▸ **What to do**
Your answer is the line containing "export CELL_PAD_IN_SITES_GLOBAL_PLACEMENT = 2" plus every line after it to the end of the data below, transcribed exactly and with nothing else.

▸ **Input data**
===== design/flow/config.mk =====
export PLATFORM = sky130hd
export DESIGN_NAME = c6502
export DESIGN_NICKNAME = c6502
export VERILOG_FILES = /design/flow/design.v
export SDC_FILE = /design/flow/constraint.sdc
export NUM_CORES = 4
export LEC_CHECK = 0
export CAP_MARGIN = 20
export CELL_PAD_IN_SITES_GLOBAL_PLACEMENT = 2
export CORE_MARGIN = 2
export CORE_UTILIZATION = 57
export CTS_CLUSTER_SIZE = 47
export GPL_TIMING_DRIVEN = 1
export MAX_ROUTING_LAYER = met4
export SLEW_MARGIN = 25
export TNS_END_PERCENT = 75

▸ **Exercise answer**
export CELL_PAD_IN_SITES_GLOBAL_PLACEMENT = 2
export CORE_MARGIN = 2
export CORE_UTILIZATION = 57
export CTS_CLUSTER_SIZE = 47
export GPL_TIMING_DRIVEN = 1
export MAX_ROUTING_LAYER = met4
export SLEW_MARGIN = 25
export TNS_END_PERCENT = 75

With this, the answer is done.